Incentive-Based Electric Vehicle Charging for Managing Bottleneck Congestion
Carlo Cenedese, Patrick Stokkink, Nikolas Gerolimins, John Lygeros

TL;DR
This paper introduces an incentive-based policy for electric vehicle charging that reduces road congestion by offering discounts to flexible EV owners, demonstrating potential for complete congestion elimination with sufficient budget.
Contribution
It presents a novel demand management policy using monetary incentives for EV charging to effectively manage bottleneck congestion, including optimal discount computation.
Findings
Complete congestion elimination possible with sufficient budget
Optimal discount levels derived analytically
Numerical simulations validate theoretical results
Abstract
We propose an incentive-based traffic demand management policy to alleviate traffic congestion on a road stretch that creates a bottleneck for the commuters.
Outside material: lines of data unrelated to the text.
This is an optimization exercise on Yosys and OpenROAD, whose aim is small area, not a production implementation. Only simulation tests tie the RTL to the original design; equivalence was not proved. Power figures rest on the tool's default switching activity, not on a simulated workload.

==> trial 24: inputs <==
Design bp_top, start of the top module:
module bp_top (
  input  logic        clk,
  input  logic        rst,
  input  logic [31:0] if_pc,
  output logic        pred_taken,
  output logic [31:0] pred_next_pc,
  input  logic        upd_valid,
  input  logic [31:0] upd_pc,
  input  logic        upd_taken,
  input  logic [31:0] upd_target,
  input  logic [31:0] upd_pred_next,
  output logic        mispredict,
  output logic [31:0] redirect_pc,
  output logic [15:0] branch_cnt,
  output logic [15:0] mispred_cnt
);
==> flow/config.mk <==
export PLATFORM = sky130hd
export DESIGN_NAME = bp_top
export DESIGN_NICKNAME = bp_top
export VERILOG_FILES = /design/flow/design.v
export SDC_FILE = /design/flow/constraint.sdc
export NUM_CORES = 4
export LEC_CHECK = 0
export CAP_MARGIN = 20
export CORE_MARGIN = 2
export CORE_UTILIZATION = 40
export SLEW_MARGIN = 20
export CTS_ARGS = -sink_clustering_enable -repair_clock_nets -dont_use_dummy_load
export BUFFER_PORTS_ARGS = -buffer_cell sky130_fd_sc_hd__buf_1
==> flow/constraint.sdc <==
create_clock -name core_clock -period 14.0 [get_ports {clk}]
set_input_delay 2.8000 -clock core_clock [delete_from_list [all_inputs] [get_ports {clk}]]
set_output_delay 2.8000 -clock core_clock [all_outputs]
set_load 0.01 [all_outputs]
standard.sh (not shown) runs the stock make flow with config.mk's settings and CLKGATE_MAP_FILE= SYNTH_SCRIPT=/design/flow/synth_recipe.tcl, a recipe that flattens the netlist after the stock synthesis.
==> flow/flow/run.sh <==
#!/bin/bash
# Layout flow for bp_top.
#  1. The standard synthesis (standard.sh synth) fixes the registers: their
#     names and cell types.
#  2. gen.py writes the design again as a netlist with the same registers,
#     in which the tag/target write selects and the 32:1 read selects are
#     mapped to cells by hand; custom_synth.tcl maps the rest with yosys/abc.
#     That netlist replaces the standard one (kept as 1_2_yosys_std.v).
#  3. The standard flow runs on from there (floorplan to finish), with the
#     clock tree built without dummy loads and the port buffers made with
#     the smallest buffer cell.
# If step 2 fails, the standard netlist is laid out instead.
set -u -o pipefail
HERE=$(pwd)
FLOWDIR=$HERE/flow
cat >> config.mk <<'EOC'
export CTS_ARGS = -sink_clustering_enable -repair_clock_nets -dont_use_dummy_load
export BUFFER_PORTS_ARGS = -buffer_cell sky130_fd_sc_hd__buf_1
EOC

bash standard.sh synth > standard_synth.log 2>&1 || exit 1

RES=$HERE/orfs/results/${FLOW_PLATFORM:-sky130hd}/bp_top/base
LIB=$FLOW_HOME/platforms/sky130hd/lib/sky130_fd_sc_hd__tt_025C_1v80.lib
YOSYS=$FLOW_HOME/../tools/install/yosys/bin/yosys
[ -x "$YOSYS" ] || YOSYS=$(command -v yosys)

cp $RES/1_2_yosys.v $HERE/1_2_yosys_std.v
if python3 $FLOWDIR/gen.py $HERE/1_2_yosys_std.v $HERE/custom.v > gen.log 2>&1 &&
   LIB=$LIB CUSTOM_V=$HERE/custom.v OUT_V=$HERE/custom_net.v \
   ABC_SCRIPT=$FLOW_HOME/scripts/abc_speed.script \
   $YOSYS -c $FLOWDIR/custom_synth.tcl > custom_synth.log 2>&1 &&
   [ -s $HERE/custom_net.v ]; then
  cp $HERE/custom_net.v $RES/1_2_yosys.v
  rm -f $RES/1_synth.odb
  echo "using the hand-mapped netlist" > netlist_choice.log
else
  echo "hand-mapped netlist failed; using the standard netlist" > netlist_choice.log
fi

bash standard.sh > standard.log 2>&1
==> flow/flow/custom_synth.tcl <==
# yosys -c custom_synth.tcl ; env: CUSTOM_V, OUT_V, LIB, ABC_SCRIPT
yosys read_liberty -lib $::env(LIB)
yosys read_verilog -sv $::env(CUSTOM_V)
yosys hierarchy -check -top bp_top
yosys synth -top bp_top -flatten -nofsm -noshare
yosys opt -purge
yosys abc -script $::env(ABC_SCRIPT) -liberty $::env(LIB) -dont_use *probe_p_8 -dont_use *probec_p_8 -dont_use *lpflow*
yosys opt_clean -purge
yosys setundef -zero
yosys splitnets
yosys hilomap -singleton -hicell sky130_fd_sc_hd__conb_1 HI -locell sky130_fd_sc_hd__conb_1 LO
yosys insbuf -buf sky130_fd_sc_hd__buf_4 A X
yosys check
yosys stat -liberty $::env(LIB)
yosys write_verilog -noattr -noexpr -nohex -nodec $::env(OUT_V)
Other scripts of this flow, unchanged in this note and not shown: flow/flow/gen.py
==> inputs of trial 94, as changes to trial 24 <==
--- a/flow/flow/run.sh
+++ b/flow/flow/run.sh
@@ -4,17 +4,19 @@
 #     names and cell types.
 #  2. gen.py writes the design again as a netlist with the same registers,
 #     in which the tag/target write selects and the 32:1 read selects are
-#     mapped to cells by hand; custom_synth.tcl maps the rest with yosys/abc.
+#     mapped to cells by hand; custom_synth.tcl maps the rest with yosys and
+#     abc (area mapping, abc_area_map.script).
 #     That netlist replaces the standard one (kept as 1_2_yosys_std.v).
 #  3. The standard flow runs on from there (floorplan to finish), with the
-#     clock tree built without dummy loads and the port buffers made with
+#     clock tree built without dummy loads, from clkbuf_8 leaf buffers on
+#     clusters of at most 16 sinks, and the port buffers made with
 #     the smallest buffer cell.
 # If step 2 fails, the standard netlist is laid out instead.
 set -u -o pipefail
 HERE=$(pwd)
 FLOWDIR=$HERE/flow
 cat >> config.mk <<'EOC'
-export CTS_ARGS = -sink_clustering_enable -repair_clock_nets -dont_use_dummy_load
+export CTS_ARGS = -sink_clustering_enable -repair_clock_nets -dont_use_dummy_load -buf_list sky130_fd_sc_hd__clkbuf_8 -root_buf sky130_fd_sc_hd__clkbuf_16 -sink_clustering_size 16 -sink_clustering_max_diameter 60
 export BUFFER_PORTS_ARGS = -buffer_cell sky130_fd_sc_hd__buf_1
 EOC
 
@@ -28,7 +30,7 @@
 cp $RES/1_2_yosys.v $HERE/1_2_yosys_std.v
 if python3 $FLOWDIR/gen.py $HERE/1_2_yosys_std.v $HERE/custom.v > gen.log 2>&1 &&
    LIB=$LIB CUSTOM_V=$HERE/custom.v OUT_V=$HERE/custom_net.v \
-   ABC_SCRIPT=$FLOW_HOME/scripts/abc_speed.script \
+   ABC_SCRIPT=$FLOWDIR/abc_area_map.script \
    $YOSYS -c $FLOWDIR/custom_synth.tcl > custom_synth.log 2>&1 &&
    [ -s $HERE/custom_net.v ]; then
   cp $HERE/custom_net.v $RES/1_2_yosys.v
==> flow/flow/abc_area_map.script (new file) <==
strash
dch -f
amap
topo
CTS_ARGS = -sink_clustering_enable -repair_clock_nets -dont_use_dummy_load -buf_list sky130_fd_sc_hd__clkbuf_8 -root_buf sky130_fd_sc_hd__clkbuf_16 -sink_clustering_size 16 -sink_clustering_max_diameter 60   (was -sink_clustering_enable -repair_clock_nets -dont_use_dummy_load)
==> notes <==
- Of trial 24 and trial 94, trial 94 has the higher cell count (gap 0.60%, measured against trial 94).
- Sequential power is about the same in trial 94 and trial 24.
- In combinational power, trial 24 and trial 94 hardly differ.
- Routed wire length: trial 94 is higher than trial 24 (about 2.2%).
- Against trial 24, the core utilization of trial 94 is lower by 1.2 points.
- Between trial 94 and trial 24, the lower clock skew is in trial 24 (gap 0.032 ns).
- In trial 24 the die area is higher than in trial 94, by about 2%.
- Against trial 94, the first-iteration DRC count of trial 24 is smaller by 2.3%.
- Global-route usage: trial 24 is lower than trial 94 (1.6 points).
==> figures <==
quantity                                                      trial 94     trial 24
Status                                        timing/DRC/antenna clean  timing/DRC/antenna clean
First-pass GRT wire length                                      498 mm       495 mm
Met2 Use GR                                                      53.5%        52.7%
Worst r2r path cells                                                13           12
Post-layout power                                             10800 uW     12600 uW
Per-cell via count in the routed design                           7.72         7.71
Final weighted congestion in routability-driven placement         1.00        0.968
Total power divided by cell area                           134 nW/um^2  149 nW/um^2
Pin slew with the least headroom to its limit                  1.27 ns      1.28 ns
Part of the total power dissipated in combinational logic        14.3%        12.5%
Clock network power share                                        26.3%        36.0%
Aggregate global-route resource usage                            37.9%        36.4%
Seq pwr                                                        6440 uW      6460 uW
Switching power as a share of total power                        29.6%        27.5%
Area of the core region                                    178000 um^2  181000 um^2
Non-clock buffer share of cell area                              3.92%        3.11%
Cell seen most often among critical-path stages                 nor2_1        buf_1
Final period util                                                90.3%        83.9%
Detailed-routed wire length on met3                            52.2 mm      46.6 mm
Routed length per instance                                     39.1 um      38.5 um

## static timing again, ports no longer ideal
The results above use ideal ports. As a check the final layouts listed here were re-extracted and re-timed, cells and wires unchanged. Step 1 sets driving cells, clkbuf_16 on the clock port and buf_2 on the other inputs (assumed; they add their load-dependent delay and slew). Step 2 times the ports against the registers' clock, not the clock port: input delays grow and output delays shrink by t, the midpoint of the rising clock arrivals with the driver on. Three values: ideal, step 1, step 2; two values: the first two.
run	t, ns	slack for setup (ns)	hold WS [ns]
trial 24	0.902	2.255 / 2.229 / 2.229	0.470 / 0.470 / 0.470
trial 94	0.841	1.365 / 1.330 / 1.330	0.477 / 0.477 / 0.477
After both steps every run listed still meets setup and hold. The setup slack of trial 94, which loses most, moves by -0.035 ns with the drivers and by -0.035 ns with both steps.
The incentive targets electric vehicles owners by proposing a discount on the energy price they use to charge their vehicles if they are flexible in their departure time. We show that, with a sufficient monetary budget, it is possible to completely eliminate the traffic congestion and we compute the optimal discount. We analyse also the case of limited budget, when the congestion cannot be completely eliminated. We compute analytically the policy minimising the congestion and estimate the level of inefficiency for different budgets. We corroborate our theoretical findings with numerical simulations that allow us to highlight the power of the proposed method in providing practical advice for the design of policies.